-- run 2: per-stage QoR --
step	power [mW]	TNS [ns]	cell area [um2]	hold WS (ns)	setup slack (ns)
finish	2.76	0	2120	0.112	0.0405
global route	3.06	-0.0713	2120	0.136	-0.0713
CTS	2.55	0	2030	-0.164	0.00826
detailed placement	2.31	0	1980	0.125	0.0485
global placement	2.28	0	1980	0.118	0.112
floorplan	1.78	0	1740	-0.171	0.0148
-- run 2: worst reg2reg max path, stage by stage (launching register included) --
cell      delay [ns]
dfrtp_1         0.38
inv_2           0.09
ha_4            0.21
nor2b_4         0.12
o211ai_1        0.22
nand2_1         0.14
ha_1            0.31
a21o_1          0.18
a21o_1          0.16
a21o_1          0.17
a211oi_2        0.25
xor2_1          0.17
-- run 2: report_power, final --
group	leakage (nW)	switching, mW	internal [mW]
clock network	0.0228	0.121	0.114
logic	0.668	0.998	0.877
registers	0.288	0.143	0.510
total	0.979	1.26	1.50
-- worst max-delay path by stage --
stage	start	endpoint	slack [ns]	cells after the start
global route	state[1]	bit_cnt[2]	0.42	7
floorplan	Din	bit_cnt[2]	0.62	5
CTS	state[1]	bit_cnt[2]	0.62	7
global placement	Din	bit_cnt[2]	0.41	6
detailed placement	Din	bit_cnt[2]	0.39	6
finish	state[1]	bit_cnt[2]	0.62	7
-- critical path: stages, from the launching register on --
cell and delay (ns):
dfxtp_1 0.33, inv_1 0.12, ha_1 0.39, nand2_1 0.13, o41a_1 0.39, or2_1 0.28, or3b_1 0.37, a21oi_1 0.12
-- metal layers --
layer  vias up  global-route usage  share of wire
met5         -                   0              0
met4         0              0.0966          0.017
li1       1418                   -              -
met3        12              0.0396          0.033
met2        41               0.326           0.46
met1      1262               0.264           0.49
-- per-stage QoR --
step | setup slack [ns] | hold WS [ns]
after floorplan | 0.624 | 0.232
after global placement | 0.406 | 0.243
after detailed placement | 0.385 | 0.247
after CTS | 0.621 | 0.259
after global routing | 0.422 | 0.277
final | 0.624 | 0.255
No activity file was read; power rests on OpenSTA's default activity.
--- src/rtl/mccoy_prog_feeder.sv ---
// Program loader and instruction feeder for the McCoy core: captures a program
// word stream into local memory, then serves instructions by PC while holding the core in reset until primed.
module mccoy_prog_feeder #(
  parameter int unsigned DEPTH = 64,
  parameter logic [5:0]  FILL  = 6'b000000
) (
  input  logic       clk,
  input  logic       reset,
  input  logic       load_start,
  input  logic       load_valid,
  input  logic [5:0] load_data,
  output logic       load_ready,
  input  logic       load_done,
  input  logic [5:0] pc_in,
  output logic [5:0] instr_out,
  output logic       core_reset,
  output logic [6:0] prog_len,
  output logic       running,
  output logic       overflow
);

  typedef enum logic [1:0] {IDLE, LOAD, PRIME, RUN} state_t;

  localparam logic [6:0] DEPTH_W = 7'(DEPTH);

  state_t     state_q, state_d;
  logic [6:0] prog_len_q, prog_len_d;
  logic [6:0] wptr_q, wptr_d;
  logic       overflow_q, overflow_d;
  logic [5:0] instr_q, instr_d;
  logic       core_reset_q, core_reset_d;
  logic       mem_we;
  logic [5:0] mem [DEPTH];

  assign load_ready = (state_q == LOAD) && (prog_len_q < DEPTH_W);
  assign running    = (state_q == RUN);
  assign instr_out  = instr_q;
  assign core_reset = core_reset_q;
  assign prog_len   = prog_len_q;
  assign overflow   = overflow_q;

  // load_start overrides everything else, including a simultaneous load_done.
  always_comb begin
    state_d    = state_q;
    prog_len_d = prog_len_q;
    wptr_d     = wptr_q;
    overflow_d = overflow_q;
    instr_d    = FILL;
    mem_we     = 1'b0;
    if (load_start) begin
      state_d    = LOAD;
      prog_len_d = 7'd0;
      wptr_d     = 7'd0;
      overflow_d = 1'b0;
    end else begin
      case (state_q)
        IDLE: state_d = IDLE;
        LOAD: begin
          if (load_valid) begin
            if (load_ready && !wptr_q[6]) begin
              mem_we     = 1'b1;
              wptr_d     = wptr_q + 7'd1;
              prog_len_d = prog_len_q + 7'd1;
            end else begin
              overflow_d = 1'b1;
            end
          end
          if (load_done) state_d = PRIME;
        end
        PRIME: begin
          instr_d = (prog_len_q != 7'd0) ? mem[0] : FILL;
          state_d = RUN;
        end
        RUN: instr_d = ({1'b0, pc_in} < prog_len_q) ? mem[pc_in] : FILL;
        default: state_d = IDLE;
      endcase
    end
    core_reset_d = (state_d != RUN);
  end

  always_ff @(posedge clk or negedge reset) begin
    if (!reset) begin
      state_q      <= IDLE;
      prog_len_q   <= 7'd0;
      wptr_q       <= 7'd0;
      overflow_q   <= 1'b0;
      instr_q      <= FILL;
      core_reset_q <= 1'b1;
    end else begin
      state_q      <= state_d;
      prog_len_q   <= prog_len_d;
      wptr_q       <= wptr_d;
      overflow_q   <= overflow_d;
      instr_q      <= instr_d;
      core_reset_q <= core_reset_d;
    end
  end

  // Program memory keeps its contents across reset and reloads.
  always_ff @(posedge clk) begin
    if (mem_we) mem[wptr_q[5:0]] <= load_data;
  end

endmodule
<file path="src/rtl/fifo_uart_tx_if.sv">
// FIFO-read and serial-line bundle between the FIFO/enable source (master) and the UART drain (slave).
// Clock and reset are carried as plain ports on the modules, not through this bundle.
interface fifo_uart_tx_if;
  logic       en;
  logic       fifo_empty;
  logic       fifo_read;
  logic [7:0] fifo_rdata;
  logic       tx;
  logic       busy;
  logic [2:0] diag_state;
  logic [2:0] diag_bit;

  modport master (
    output en, fifo_empty, fifo_rdata,
    input  fifo_read, tx, busy, diag_state, diag_bit
  );

  modport slave (
    input  en, fifo_empty, fifo_rdata,
    output fifo_read, tx, busy, diag_state, diag_bit
  );
endinterface

</file>
<file path="src/rtl/fifo_uart_tx.sv">
// Pops one byte at a time from an upstream FIFO and sends it as an 8N1 frame; the read comes 1 cycle after the
// deciding edge and the start bit 2 cycles after that. A frame is 10*CLKS_PER_BIT cycles and en gates only new pops.
module fifo_uart_tx #(
  parameter int CLKS_PER_BIT = 4,
  parameter int CNT_WIDTH    = $clog2(CLKS_PER_BIT)
) (
  input  logic          clk,
  input  logic          rst,
  fifo_uart_tx_if.slave bus
);

  typedef enum logic [2:0] {
    IDLE  = 3'd0,
    POP   = 3'd1,
    LOAD  = 3'd2,
    START = 3'd3,
    DATA  = 3'd4,
    STOP  = 3'd5
  } state_t;

  localparam logic [CNT_WIDTH-1:0] LAST_CNT = CNT_WIDTH'(CLKS_PER_BIT - 1);

  if (CLKS_PER_BIT < 2) begin : g_param_check
    $error("fifo_uart_tx: CLKS_PER_BIT must be >= 2");
  end

  state_t               r_state;
  state_t               w_next;
  logic [CNT_WIDTH-1:0] r_cnt;
  logic [7:0]           r_shift;
  logic [2:0]           r_bit;
  logic                 w_bit_end;
  logic                 w_take;
  logic                 w_tx;

  assign w_bit_end = (r_cnt == LAST_CNT);
  assign w_take    = bus.en && !bus.fifo_empty;

  always_ff @(posedge clk) begin
    if (rst) begin
      r_state <= IDLE;
    end else begin
      r_state <= w_next;
    end
  end

  always_comb begin
    w_next = r_state;
    case (r_state)
      IDLE:    if (w_take) w_next = POP;
      POP:     w_next = LOAD;
      LOAD:    w_next = START;
      START:   if (w_bit_end) w_next = DATA;
      DATA:    if (w_bit_end && (r_bit == 3'd7)) w_next = STOP;
      STOP:    if (w_bit_end) w_next = w_take ? POP : IDLE;
      default: w_next = IDLE;
    endcase
  end

  // The counter restarts on every state change so each state's bit period starts aligned.
  always_ff @(posedge clk) begin
    if (rst) begin
      r_cnt   <= '0;
      r_shift <= '0;
      r_bit   <= '0;
    end else begin
      if ((w_next != r_state) || w_bit_end) begin
        r_cnt <= '0;
      end else begin
        r_cnt <= r_cnt + 1'b1;
      end

      if (r_state == LOAD) begin
        r_shift <= bus.fifo_rdata;
      end else if ((r_state == DATA) && w_bit_end) begin
        r_shift <= {1'b0, r_shift[7:1]};
      end

      if (r_state == DATA) begin
        if (w_bit_end) r_bit <= r_bit + 3'd1;
      end else begin
        r_bit <= '0;
      end
    end
  end

  always_comb begin
    w_tx = 1'b1;
    case (r_state)
      START:   w_tx = 1'b0;
      DATA:    w_tx = r_shift[0];
      default: w_tx = 1'b1;
    endcase
  end

  assign bus.tx         = w_tx;
  assign bus.fifo_read  = (r_state == POP);
  assign bus.busy       = (r_state != IDLE);
  assign bus.diag_state = r_state;
  assign bus.diag_bit   = r_bit;

endmodule

</file>
<file path="src/flat_wrapper.sv">
// flat-port wrapper written by rule: the top's interface ports become plain ports
module fifo_uart_tx_flat 
#(
  parameter int CLKS_PER_BIT = 4,
  parameter int CNT_WIDTH    = $clog2(CLKS_PER_BIT)
)
  (clk, rst, bus_en, bus_fifo_empty, bus_fifo_rdata, bus_fifo_read, bus_tx, bus_busy, bus_diag_state, bus_diag_bit);
  fifo_uart_tx_if bus_i ();
  input  logic clk;
  input  logic rst;
  input wire logic [$bits(bus_i.en)-1:0] bus_en;
  input wire logic [$bits(bus_i.fifo_empty)-1:0] bus_fifo_empty;
  input wire logic [$bits(bus_i.fifo_rdata)-1:0] bus_fifo_rdata;
  output wire logic [$bits(bus_i.fifo_read)-1:0] bus_fifo_read;
  output wire logic [$bits(bus_i.tx)-1:0] bus_tx;
  output wire logic [$bits(bus_i.busy)-1:0] bus_busy;
  output wire logic [$bits(bus_i.diag_state)-1:0] bus_diag_state;
  output wire logic [$bits(bus_i.diag_bit)-1:0] bus_diag_bit;
  assign bus_i.en = bus_en;
  assign bus_i.fifo_empty = bus_fifo_empty;
  assign bus_i.fifo_rdata = bus_fifo_rdata;
  assign bus_fifo_read = bus_i.fifo_read;
  assign bus_tx = bus_i.tx;
  assign bus_busy = bus_i.busy;
  assign bus_diag_state = bus_i.diag_state;
  assign bus_diag_bit = bus_i.diag_bit;
  fifo_uart_tx #(.CLKS_PER_BIT(CLKS_PER_BIT), .CNT_WIDTH(CNT_WIDTH)) u_core (.clk(clk), .rst(rst), .bus(bus_i));
endmodule
</file>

**Prompt:** Only the lines above that include the word "slack" belong in the answer; copy each one.

**Answer to this exercise:**
step	power [mW]	TNS [ns]	cell area [um2]	hold WS (ns)	setup slack (ns)
stage	start	endpoint	slack [ns]	cells after the start
step | setup slack [ns] | hold WS [ns]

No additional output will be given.